In high school, I had a girlfriend whose mother I met on several different occasions. Her mother was always kind, chatty and often joked with me. I thought she liked me. After my girlfriend and I broke up, we remained friends for a while. It was during this time that she told me she was upset over a comment her mother had made concerning our break up. Apparently, her mother said, “It’s okay that you guys didn’t work out. I didn’t want any weird looking mixed Asian grandchildren anyways.” Her mother’s statement shocked me, not because of what she said, but because of what it meant when she said it. I was only 16 at the time, and yet I was being prejudiced against by someone older than me. This is when I had realized that not even my age protected me from the racial prejudice of full grown adults. 

Although I am now 19 and the racial teasing I received in my childhood is just a distant memory, it saddens me to know that other Asian-Americans are still being singled out today. It especially breaks my heart to know that the number of hate crimes towards Asian-Americans have sharply risen by 150% since 2020, according to the Voice Of America, as many people are scapegoating Asian-Americans for the economic and social impact of the COVID-19 pandemic. 

Although the motivation for a hate crime varies, the motivation behind racism is a constant: ignorance. 

The kids who thought they were “just making jokes” were ignorant to the effect those jokes had on me and the effect they had on the people around them too. In fact, the APA found in a study that students who were the target of ethnic teasing showed negative psychological side effects. Yet, ignorance is still being normalized by both kids and adults alike. So much so that I had even believed that those kinds of jokes were “normal” and“harmless,” and I partook in them myself. 

I realized my own mistake when I participated in those kinds of jokes and humor. Just like them, I was normalizing the same kind of ignorance that enables others to feel that hate crimes are justified. The hate that many Asian-Americans face today stems from the same ignorance that was the root of the prejudice and discrmination that was directed towards me. And so I share my story and experiences to alert others that we must have an active part in dispelling ignorance wherever it is, in order to prevent people from becoming victims to it. 
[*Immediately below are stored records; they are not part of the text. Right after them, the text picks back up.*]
===== src/mem_pkg.sv =====
`default_nettype none

package mem_pkg;

    localparam int XLEN   = 64;
    localparam int XBYTES = XLEN / 8;
    localparam int OFF_W  = $clog2(XBYTES);  // byte offset inside a doubleword

    typedef enum logic [3:0] {
        MEM_NONE = 4'd0,
        MEM_LB   = 4'd1,
        MEM_LH   = 4'd2,
        MEM_LW   = 4'd3,
        MEM_LD   = 4'd4,
        MEM_LBU  = 4'd5,
        MEM_LHU  = 4'd6,
        MEM_LWU  = 4'd7,
        MEM_SB   = 4'd8,
        MEM_SH   = 4'd9,
        MEM_SW   = 4'd10,
        MEM_SD   = 4'd11
    } mem_op_e;

    function automatic logic [3:0] op_bytes(input mem_op_e op);
        case (op)
            MEM_LB, MEM_LBU, MEM_SB: op_bytes = 4'd1;
            MEM_LH, MEM_LHU, MEM_SH: op_bytes = 4'd2;
            MEM_LW, MEM_LWU, MEM_SW: op_bytes = 4'd4;
            MEM_LD, MEM_SD:          op_bytes = 4'd8;
            default:                 op_bytes = 4'd0;  // MEM_NONE touches nothing
        endcase
    endfunction

    function automatic logic op_is_load(input mem_op_e op);
        op_is_load = op inside {MEM_LB, MEM_LH, MEM_LW, MEM_LD, MEM_LBU, MEM_LHU, MEM_LWU};
    endfunction

    function automatic logic op_is_store(input mem_op_e op);
        op_is_store = op inside {MEM_SB, MEM_SH, MEM_SW, MEM_SD};
    endfunction

endpackage

`default_nettype wire


===== src/dmem_if.sv =====
`timescale 1ns/1ps
`default_nettype none

interface dmem_if
    import mem_pkg::*;
#(
    parameter int BANK_DEPTH = 256
) ();
    localparam int IDX_W = (BANK_DEPTH > 1) ? $clog2(BANK_DEPTH) : 1;

    logic [IDX_W-1:0]  even_idx;
    logic [IDX_W-1:0]  odd_idx;
    logic [XLEN-1:0]   even_wdata;
    logic [XLEN-1:0]   odd_wdata;
    logic [XBYTES-1:0] even_wmask;
    logic [XBYTES-1:0] odd_wmask;
    logic              rd_en;
    logic [XLEN-1:0]   even_rdata;
    logic [XLEN-1:0]   odd_rdata;

    modport issue (
        output even_idx, odd_idx, even_wdata, odd_wdata, even_wmask, odd_wmask, rd_en
    );

    modport ram (
        input  even_idx, odd_idx, even_wdata, odd_wdata, even_wmask, odd_wmask, rd_en,
        output even_rdata, odd_rdata
    );

endinterface

`default_nettype wire


===== src/lsu_issue.sv =====
`timescale 1ns/1ps
`default_nettype none

module lsu_issue
    import mem_pkg::*;
#(
    parameter int BANK_DEPTH = 256
) (
    input  logic             clk,
    input  logic             rst_n,
    input  logic             valid,
    input  logic [XLEN-1:0]  addr,
    input  logic [XLEN-1:0]  store_data,
    input  mem_op_e          op,
    input  logic             allow_misaligned,
    dmem_if.issue            dmem,
    output logic             s1_valid,
    output mem_op_e          s1_op,
    output logic [OFF_W-1:0] s1_offset,
    output logic             s1_swap,
    output logic             s1_fault,
    output logic             ld_evt,
    output logic             st_evt,
    output logic             fault_evt
);
    localparam int IDX_W = (BANK_DEPTH > 1) ? $clog2(BANK_DEPTH) : 1;
    localparam int MW    = 2 * XBYTES;
    localparam int DW2   = 2 * XLEN;

    logic [OFF_W-1:0]  offset;
    logic [3:0]        nbytes;
    logic              crossing;
    logic              is_load;
    logic              is_store;
    logic              fault_now;
    logic              first_odd;
    logic [XLEN-1:0]   row_full;
    logic [IDX_W-1:0]  row_first;
    logic [IDX_W-1:0]  row_next;
    logic [MW-1:0]     mask_sh;
    logic [DW2-1:0]    data_sh;
    logic [XBYTES-1:0] mask_lo;
    logic [XBYTES-1:0] mask_hi;

    assign offset   = addr[OFF_W-1:0];
    assign nbytes   = op_bytes(op);
    assign crossing = (5'(offset) + 5'(nbytes)) > 5'(XBYTES);
    assign is_load  = valid && op_is_load(op);
    assign is_store = valid && op_is_store(op);

    // blocked only when crossing a doubleword with the control bit clear
    assign fault_now = (is_load || is_store) && crossing && !allow_misaligned;

    // doubleword index is addr >> 3 and its parity picks the bank
    assign first_odd = addr[OFF_W];
    assign row_full  = (addr >> (OFF_W + 1)) % XLEN'(BANK_DEPTH);
    assign row_first = row_full[IDX_W-1:0];
    assign row_next  = (row_first == IDX_W'(BANK_DEPTH - 1)) ? '0 : row_first + 1'b1;

    assign mask_sh = ((MW'(1) << nbytes) - MW'(1)) << offset;
    assign data_sh = {{XLEN{1'b0}}, store_data} << {offset, 3'b000};
    assign mask_lo = (is_store && !fault_now) ? mask_sh[XBYTES-1:0] : '0;
    assign mask_hi = (is_store && !fault_now) ? mask_sh[MW-1:XBYTES] : '0;

    // second doubleword of an odd start wraps into the next even row
    assign dmem.even_idx   = first_odd ? row_next : row_first;
    assign dmem.odd_idx    = row_first;
    assign dmem.even_wdata = first_odd ? data_sh[DW2-1:XLEN] : data_sh[XLEN-1:0];
    assign dmem.odd_wdata  = first_odd ? data_sh[XLEN-1:0] : data_sh[DW2-1:XLEN];
    assign dmem.even_wmask = first_odd ? mask_hi : mask_lo;
    assign dmem.odd_wmask  = first_odd ? mask_lo : mask_hi;
    assign dmem.rd_en      = is_load;

    assign ld_evt    = is_load;
    assign st_evt    = is_store;
    assign fault_evt = fault_now;

    always_ff @(posedge clk) begin
        if (!rst_n) begin
            s1_valid <= 1'b0;
            s1_fault <= 1'b0;
        end else begin
            s1_valid <= valid && (op != MEM_NONE);
            s1_fault <= fault_now;
        end
    end

    always_ff @(posedge clk) begin
        s1_op     <= op;
        s1_offset <= offset;
        s1_swap   <= first_odd;  // first doubleword came from the odd bank
    end

    // an idle opcode must neither write nor read a bank
    a_none_quiet: assert property (@(posedge clk) disable iff (!rst_n)
        (op == MEM_NONE) |-> (dmem.even_wmask == '0 && dmem.odd_wmask == '0 && !dmem.rd_en))
        else $error("MEM_NONE enabled a bank access");

endmodule

`default_nettype wire


===== src/flat_wrapper.sv =====
// flat-port wrapper written by rule: the top's interface ports become plain ports
module lsu_issue_flat import mem_pkg::*;
#(
    parameter int BANK_DEPTH = 256
)
  (clk, rst_n, valid, addr, store_data, op, allow_misaligned, s1_valid, s1_op, s1_offset, s1_swap, s1_fault, ld_evt, st_evt, fault_evt, dmem_even_idx, dmem_odd_idx, dmem_even_wdata, dmem_odd_wdata, dmem_even_wmask, dmem_odd_wmask, dmem_rd_en);
  dmem_if #(.BANK_DEPTH(BANK_DEPTH)) dmem_i ();
  input  logic clk;
  input  logic rst_n;
  input  logic valid;
  input  logic [XLEN-1:0] addr;
  input  logic [XLEN-1:0] store_data;
  input  mem_op_e op;
  input  logic allow_misaligned;
  output logic s1_valid;
  output mem_op_e s1_op;
  output logic [OFF_W-1:0] s1_offset;
  output logic s1_swap;
  output logic s1_fault;
  output logic ld_evt;
  output logic st_evt;
  output logic fault_evt;
  output wire logic [$bits(dmem_i.even_idx)-1:0] dmem_even_idx;
  output wire logic [$bits(dmem_i.odd_idx)-1:0] dmem_odd_idx;
  output wire logic [$bits(dmem_i.even_wdata)-1:0] dmem_even_wdata;
  output wire logic [$bits(dmem_i.odd_wdata)-1:0] dmem_odd_wdata;
  output wire logic [$bits(dmem_i.even_wmask)-1:0] dmem_even_wmask;
  output wire logic [$bits(dmem_i.odd_wmask)-1:0] dmem_odd_wmask;
  output wire logic [$bits(dmem_i.rd_en)-1:0] dmem_rd_en;
  assign dmem_even_idx = dmem_i.even_idx;
  assign dmem_odd_idx = dmem_i.odd_idx;
  assign dmem_even_wdata = dmem_i.even_wdata;
  assign dmem_odd_wdata = dmem_i.odd_wdata;
  assign dmem_even_wmask = dmem_i.even_wmask;
  assign dmem_odd_wmask = dmem_i.odd_wmask;
  assign dmem_rd_en = dmem_i.rd_en;
  lsu_issue #(.BANK_DEPTH(BANK_DEPTH)) u_core (.clk(clk), .rst_n(rst_n), .valid(valid), .addr(addr), .store_data(store_data), .op(op), .allow_misaligned(allow_misaligned), .dmem(dmem_i), .s1_valid(s1_valid), .s1_op(s1_op), .s1_offset(s1_offset), .s1_swap(s1_swap), .s1_fault(s1_fault), .ld_evt(ld_evt), .st_evt(st_evt), .fault_evt(fault_evt));
endmodule

===== config.mk =====
export PLATFORM = sky130hd
export DESIGN_NAME = lsu_issue_flat
export DESIGN_NICKNAME = d
export VERILOG_FILES = /design/src/mem_pkg.sv /design/src/dmem_if.sv /design/src/lsu_issue.sv /design/src/flat_wrapper.sv
export SDC_FILE = /design/constraint.sdc
export NUM_CORES = 1
export LEC_CHECK = 0
export ABC_CLOCK_PERIOD_IN_PS = 3100
export BUFFER_PORTS_ARGS = -buffer_cell sky130_fd_sc_hd__buf_4
export CORE_AREA = 2 2 119 121
export CTS_BUF_LIST = sky130_fd_sc_hd__clkbuf_4 sky130_fd_sc_hd__clkbuf_8
export CTS_CLUSTER_DIAMETER = 40
export DETAILED_ROUTE_END_ITERATION = 6
export DIE_AREA = 0 0 121 123
export PLACE_DENSITY = 0.79
export SETUP_SLACK_MARGIN = 0.15
export SLEW_MARGIN = 5
export SYNTH_ARGS = -nofsm -noshare
export SYNTH_HDL_FRONTEND = slang
export SYNTH_SLANG_ARGS = --single-unit

===== constraint.sdc =====
create_clock -name clk -period 3.1 [get_ports clk]
set_input_delay 0.31 -clock clk [delete_from_list [all_inputs] [get_ports clk]]
set_output_delay 0.31 -clock clk [all_outputs]
set_load 0.01 [all_outputs]

**Yosys cells after proc, flatten, opt, wreduce, memory -nomap -nowiden**

Memories as Yosys holds them, arrays and structs flattened.
Cells that the tools add are included.

- Add/subtract/negate cells: 3
- Order comparisons: 1
- Equality and inequality tests: 12
- Shift operators: 3
- Muxes and demuxes: 8
- Reduce and logical (&&, ||, !) cells: 12

Operators by type and width:

| operator | number |
|---|---|
| $mux W64 | 2 |
| $shl A64 B6 Y128 | 1 |
| $mux W8 | 6 |
| $eq A4 B3 Y1 const B | 4 |
| $eq A4 B4 Y1 const B | 4 |
| $shl A1 B4 Y16 const A | 1 |
| $shl A16 B3 Y16 | 1 |
| $sub A16 B2 Y16 const B | 1 |
| $add A8 B1 Y8 const B | 1 |
| $eq A4 B2 Y1 const B | 2 |
| $eq A8 B8 Y1 const B | 1 |
| $reduce_bool A4 Y1 | 2 |
| $reduce_bool A7 Y1 | 1 |
| $logic_and A1 B1 Y1 | 6 |
| $add A3 B4 Y5 | 1 |
| $gt A5 B4 Y1 const B | 1 |
| $eq A4 B1 Y1 const B | 1 |
| $logic_not A1 Y1 | 2 |
| $logic_or A1 B1 Y1 | 1 |

- Flip-flop bits (word level): 10
- ROM bits: 64
- Word-level logic and storage cells: 45
- Memories: 1

Memories:

| name | depth | bits a word | rd ports | clocked after memory_dff | write ports | RTL line | RTL |
|---|---|---|---|---|---|---|---|
| (name not given) | 16 | 4 | 1 | 0 | 0 | mem_pkg.sv:25 | `case (op)` |

**Longest topological paths before layout**

- Depth in word-level cells: 10
- Gate-level depth with buffers: 13

**Least setup slack after synthesis**

OpenSTA, ideal clock, no wires.

- Kind: input port to output port
- Start: in op[0]
- End: out dmem_even_wmask[4]
- Data arrival time: 3,049 ps
- Required time: 2,790 ps
- Slack: -259 ps
- Cell stages on the path: 12
- Buffers on the path: 2
- Path through: buf_2 -> nor3b_1 -> nor2_1 -> nor2_1 -> ha_1 -> fa_1 -> or3_1 -> a221o_1 -> a21oi_2 -> o21ai_1 -> buf_2 -> a221oi_1

- Word-level cells in the longest chain between the ends: 10
- Elaborated cells between the ends (all ways): 29
- Classes of those cells: add/sub: 2; order compare: 1; eq/ne: 11; shift: 2; mux: 3; reduce/logical: 9; memory: 1

RTL lines:

| item | RTL line | RTL |
|---|---|---|
| start, declared | flat_wrapper.sv:13 | `input mem_op_e op;` |
| branches (longest 9 deep; another with $sub A16 B2 Y16) | n/a |  |
| $mux W8 (*) | lsu_issue.sv:70 | `assign dmem.even_wmask = first_odd ? mask_hi : mask_lo;` |
| end, declared | flat_wrapper.sv:27 | `output wire logic [$bits(dmem_i.even_wmask)-1:0] dmem_even_wmask;` |

Every way passes the cells marked *.

**Worst setup path in the final report**

- Start: in op[2]
- End: out dmem_odd_wmask[0]

- Word-level cells in the longest chain between the ends: 10
- Elaborated cells between the ends (all ways): 29
- Classes of those cells: add/sub: 2; order compare: 1; eq/ne: 11; shift: 2; mux: 3; reduce/logical: 9; memory: 1

RTL lines:

| item | RTL line | RTL |
|---|---|---|
| branches (longest 9 deep; another with $sub A16 B2 Y16) | n/a |  |
| $mux W8 (*) | lsu_issue.sv:71 | `assign dmem.odd_wmask = first_odd ? mask_lo : mask_hi;` |
| end, declared | flat_wrapper.sv:28 | `output wire logic [$bits(dmem_i.odd_wmask)-1:0] dmem_odd_wmask;` |

Marks and branches as above.

==> summary.txt <==
Detailed routing
  • DRT Pass-1 Iters: 6
  • DRT iter0 DRCs: 678
  • ANT nets after route: 0
  • DRC Markers: 0
  • Via density: 5.78
  • Drt total wl: 22800 microns
  • Wirelength per Cell: 18.5 microns
  • Vias: 7102

Clock tree
  • CTS buffer count: 3
  • CTS tree: built
  • H-tree depth: 1
  • Hold-fix buffers, CTS: 0
  • Clock root buffer master: clkbuf_8
  • Clk slew on worst S/H paths: 0.05 ns
  • Clock sink total: 10
  • Longest Clk Path Bufs: 2

Synth
  • Sequential element share of the synthesized area: 0.0411
  • Synth Area per Inst: 6.01 sq um
  • Synth Instances: 810
  • Post-synth cell types: 67
  • Syn Nets: 952
  • Synthesized flop and latch total: 10
  • Cell area after synthesis: 4870 sq um
  • FFs w/ async S/R, synth: 0
  • Primary FF master, synth: dfxtp_1
  • Yosys Warn Count: 0
  • Post-synth EDFFs: 0

Layout
  • Cell Count, Final, Fillers Out: 1229
  • Layout fillers: 1357
  • Most common cell after layout, fill and taps aside: buf_4
  • Fin util: 0.548
  • Layout cells sized above 1: 0.375
  • Register Area: 200 sq um
  • # diodes: 0
  • Nets: 1192
  • Footprint of the multi-input gates: 4450 sq um
  • Commonest cells after routing, fill and taps aside: buf_4 (314), nand2_1 (130), o21ai_0 (112), nor2_1 (94)
  • Area Growth Syn to Fin: 53.2%

Global route
  • Number of global-route vias before repair: 5993
  • Largest net degree at the start of global routing: 85
  • Initial antenna violation count: 0
  • GRT Total Usage: 0.282
  • Remaining global-route overflow: 0
  • First-pass GRT wire length: 33700 microns

Placed design
  • Post-DP HPWL: 17700 microns
  • Placed Cells: 1221
  • Routability congestion estimate from global placement: 1.01
  • IO Port Bufs: 257

Timing
  • Tmin final: 3.34 ns
  • Fmax: 300 MHz
  • Final setup viols: 16
  • Max Slew Vio Count: 0
  • RSZ-0062 raised after global routing: yes
  • Worst slew pin tran: 0.690 ns
  • Final hold violation count: 0
  • Post-route setup slack: -0.236 ns
  • Final worst path period share: 1.08
  • Slew headroom: 0.535

Power
  • Leak pwr: 3.43 nW
  • Cell area power density: 225 nW/um^2
  • IR drop worst, VDD: 0.168 mV
  • Final Power: 1.68 mW

Min path
  • Hold/Removal Path Class: in2reg

Setup path
  • Crit path required time: 2.79 ns
  • Type of the worst setup path: in2out
  • CP max FO: 4
  • Worst setup SP type: input pin
  • Crit end category: output pin
  • WP data arrival: 3.03 ns

Job
  • Max-cap violations: 0

Die
  • DIE AREA: 14900 sq um
  • Ports: 310
  • Initial Utilization: 0.358
  • FP Rows: 43
  • Chip width: 121 microns
  • Die Ht: 123 microns
  • Core area: 13600 sq um

Run status
  • Status: finished with violations
  • Violated checks: setup timing
kinds of logic after synthesis:
family                     share of synthesized area
muxes                                          0.193
buffers and inverters                         0.0917
adders and majority gates                     0.0170
and+or+nand+nor                                0.280
xor gates and xnor gates                      0.0126
AOI/OAI and AO/OA                              0.364
DFF                                           0.0411
layout make-up:
type,instances,area share
Sequential cell,10,0.0268
Timing Repair Buffer,323,0.335
Tap cell,180,0.0302
Clock buffer,4,0.00738
Multi-Input combinational cell,703,0.597
Inverter,9,0.00453
worst paths after layout:
| kind | startpoint | end | slack [ns] | depth (start not counted) |
|---|---|---|---|---|
| setup / recovery | op[2] | dmem_odd_wmask[0] | -0.24 | 13 |
| hold / removal | op[0] | u_core.s1_op[0]$_DFF_P_ | 0.20 | 1 |
power breakdown:
part / total, mW / switching, mW / internal [mW]
clock: 0.167 / 0.0552 / 0.112
combinational: 1.38 / 0.764 / 0.613
sequential: 0.137 / 0.00189 / 0.135
synthesized netlist by cell type (all sizes together), types with 2 or more instances:
cell     instances  area (sq um)
a2111oi          2          23.8
a211oi           7          52.6
a21o             5          37.5
a21oi           68           348
a221oi           4          35.0
a22o            16           140
a2bb2oi          2          17.5
a311oi           2          17.5
a31oi            3          18.8
a32oi            3          26.3
and2             3          18.8
and3             2          12.5
buf             47           259
clkbuf          41           154
clkinv           2          7.51
dfxtp           10           200
ha               5          62.6
inv              7          26.3
mux2            25           282
mux2i           66           661
nand2          132           495
nand2b           6          37.5
nand3           40           200
nand4            3          18.8
nor2            96           360
nor2b            5          31.3
nor3            11          60.1
nor4b            3          32.5
nor4bb           3          30.0
o211ai           2          15.0
o21ai          117           589
o221a            2          31.3
o221ai           3          26.3
o22ai           22           138
o2bb2ai          9          78.8
o311a            2          20.0
o31ai            7          52.6
or2              3          18.8
xnor2            5          43.8
xor2             2          17.5
layer usage:
layer,global-route usage,share of wire,vias to the layer above,wire length [microns]
li1,-,-,3427,-
met4,0.0581,0.028,0,633
met2,0.422,0.43,425,9710
met3,0.0530,0.10,46,2280
met1,0.416,0.45,3204,10200
met5,0,0,-,0
worst max-delay path, stage by stage:
cell      delay [ns]
buf_8           0.10
nor3b_4         0.26
nor2_4          0.07
nor2_4          0.11
ha_4            0.14
fa_2            0.43
or3_1           0.37
a221o_1         0.35
a21oi_2         0.22
o21ai_4         0.11
buf_6           0.16
a211oi_2        0.22
buf_4           0.16
flip-flops by register name (all words and copies together) (netlist names):
name / cells
u_core.s1_fault: 1
u_core.s1_offset: 3
u_core.s1_op: 4
u_core.s1_swap: 1
u_core.s1_valid: 1
metrics by stage:
step                TNS [ns]  setup slack (ns)  hold slack, ns  area, sq um
global route           -4.27            -0.344           0.192         7460
detailed placement     -4.16            -0.330           0.475         7280
finish                 -2.09            -0.236           0.200         7460
CTS                    -1.79            -0.222           0.196         7440
floorplan                  0           0.00570           0.338         5070
global placement       -3.14            -0.249           0.476         7280
timing repair:
item                       4_1_cts  5_1_grt
gates resized for setup         18        4
buffers inserted                 4        0
pin swaps                       16        3
setup endpoints to repair       17       17
Note: power is estimated with default switching activity, not from simulation.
Parts of me did not feel qualified to write about this topic. After all, there were other Asian-Americans out there who had dealt with more severe traumatic experiences of racism than I had. And even though my experiences with prejudice and discrmination feel trivial to other people, I learned that they aren’t. Opening up about even the less extreme occurrences of racism was a vital part in spreading awareness of its effects on everyone, and that all acts of ignorance, no matter how small, can play a big part in the hate that endangers all people in our society.